第九話 夢と黄金

(どうしてこんなことになったの?)

 深山由貴(みやまゆき)は、ぎゅっとスカートの裾を握った。スカートには大きなシミができている。とめどなく流れる涙が作ったシミだ。

 由貴は薄暗い小部屋にいた。周りには古い本や巻物、石板、ガラクタにしか見えないような物品が積み上げられている。

 病で職を失ったのが先月。生活が苦しくなり怪しいバイトに応募したのが先週。黒服の男に捕まったのが一昨日。目隠しされた上で車に乗せられたのが昨日。ここに連れてこられたのが今日。

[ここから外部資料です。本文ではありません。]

Source: an optimization exercise on an open RTL-to-GDS flow (aim: small area, a short achievable clock period and few clock cycles). Production flows keep margins and buffers that such runs may drop. In this exercise RTL edits were held to simulation tests only and were not proved equivalent to the original. Power and IR drop assume default switching activity.

--- design/flow/flow/run.sh ---
#!/bin/bash
# The standard layout, with plain buffers (buf_2) on the ports in place of the
# delay-cell buffers buffer_ports picks by default. Every port still gets its
# own buffer; all other steps are the standard.sh unchanged.
set -euo pipefail
bash standard.sh "BUFFER_PORTS_ARGS=-buffer_cell sky130_fd_sc_hd__buf_2" finish > standard_flow.log 2>&1
--- design/flow/standard.sh ---
#!/bin/bash
# synth_recipe.tcl (not shown) runs the flow's synth.tcl, then flattens the netlist and writes it again
# the make line also repeats each setting of config.mk as NAME=value (left out here)
make -C /OpenROAD-flow-scripts/flow DESIGN_CONFIG=/design/flow/config.mk WORK_HOME=/design/flow/orfs CLKGATE_MAP_FILE= SYNTH_SCRIPT=/design/flow/synth_recipe.tcl "${@:-finish}"
--- design/flow/config.mk ---
export PLATFORM = sky130hd
export DESIGN_NAME = cf2_blframer
export DESIGN_NICKNAME = cf2_blframer
export VERILOG_FILES = /design/flow/design.v
export SDC_FILE = /design/flow/constraint.sdc
export NUM_CORES = 4
export LEC_CHECK = 0
export CAP_MARGIN = 20
export CORE_MARGIN = 2
export CORE_UTILIZATION = 40
export CTS_CLUSTER_DIAMETER = 80
export CTS_CLUSTER_SIZE = 25
export PLACE_DENSITY = 0.6
export SETUP_SLACK_MARGIN = 5.0
export SLEW_MARGIN = 20
--- design/flow/constraint.sdc ---
create_clock -name core_clock -period 8.0 [get_ports {clk}]
set_input_delay 1.6000 -clock core_clock [delete_from_list [all_inputs] [get_ports {clk}]]
set_output_delay 1.6000 -clock core_clock [all_outputs]
set_load 0.01 [all_outputs]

 これから一体どうなるのか、全く分からない。よくないことが起こることだけは確実だ。

 悪い想像が際限なく膨らむ。由貴はすすり泣く。

「うるさいな。一体誰だ?」

 由貴は驚いて顔を上げた。

 いつの間にか、ガラクタに埋もれるようにして、女性が座っている。

 燃えるような赤色の長髪に金色の目。天井の明かりを受けて、ほのかに輝くきめ細やかな肌。どこか異国の雰囲気がある美女だ。服装は、黒いノースリーブと丈の短い黒ズボン、黒いショートブーツと、身体の輪郭がはっきり分かる。モデルのような均整の取れた身体である。こんな場所でなければ、由貴は彼女を芸能人だと思っただろう。

「誰?」

「私はエン。ここの商品だ」

 エンはさらりと『商品』という言葉を口にした。

「商品ですって?」

「そうだ。ここはオークション会場だ。ほら、そこにある小窓から覗いてみろ。客が見える」

 エンが指差した方を見る。確かに、三十センチ四方の窓がある。由貴は涙を拭うと、窓に近づき、外を見た。そして、

「──ヒィ!」

 悲鳴を上げて窓から離れた。

 一度深呼吸する。きっと見間違いだと心に言い聞かせ、もう一回外を見る。

 見間違いではなかった。

 化け物がいた。

 シャンデリアが輝く、豪華な大広間。そこに、化け物がひしめきあっている。タコのような触手が床を這い、何かの骨の集合体が椅子の上で蠢いている。タキシードを着たセミが柱にとまり、巨大なクモがその横で糸を垂らしている。作り物やコスプレには見えない。

 ちらほらと人間もいる。しかし仮面をつけていたり変な飾りをつけていたりと、普通ではない。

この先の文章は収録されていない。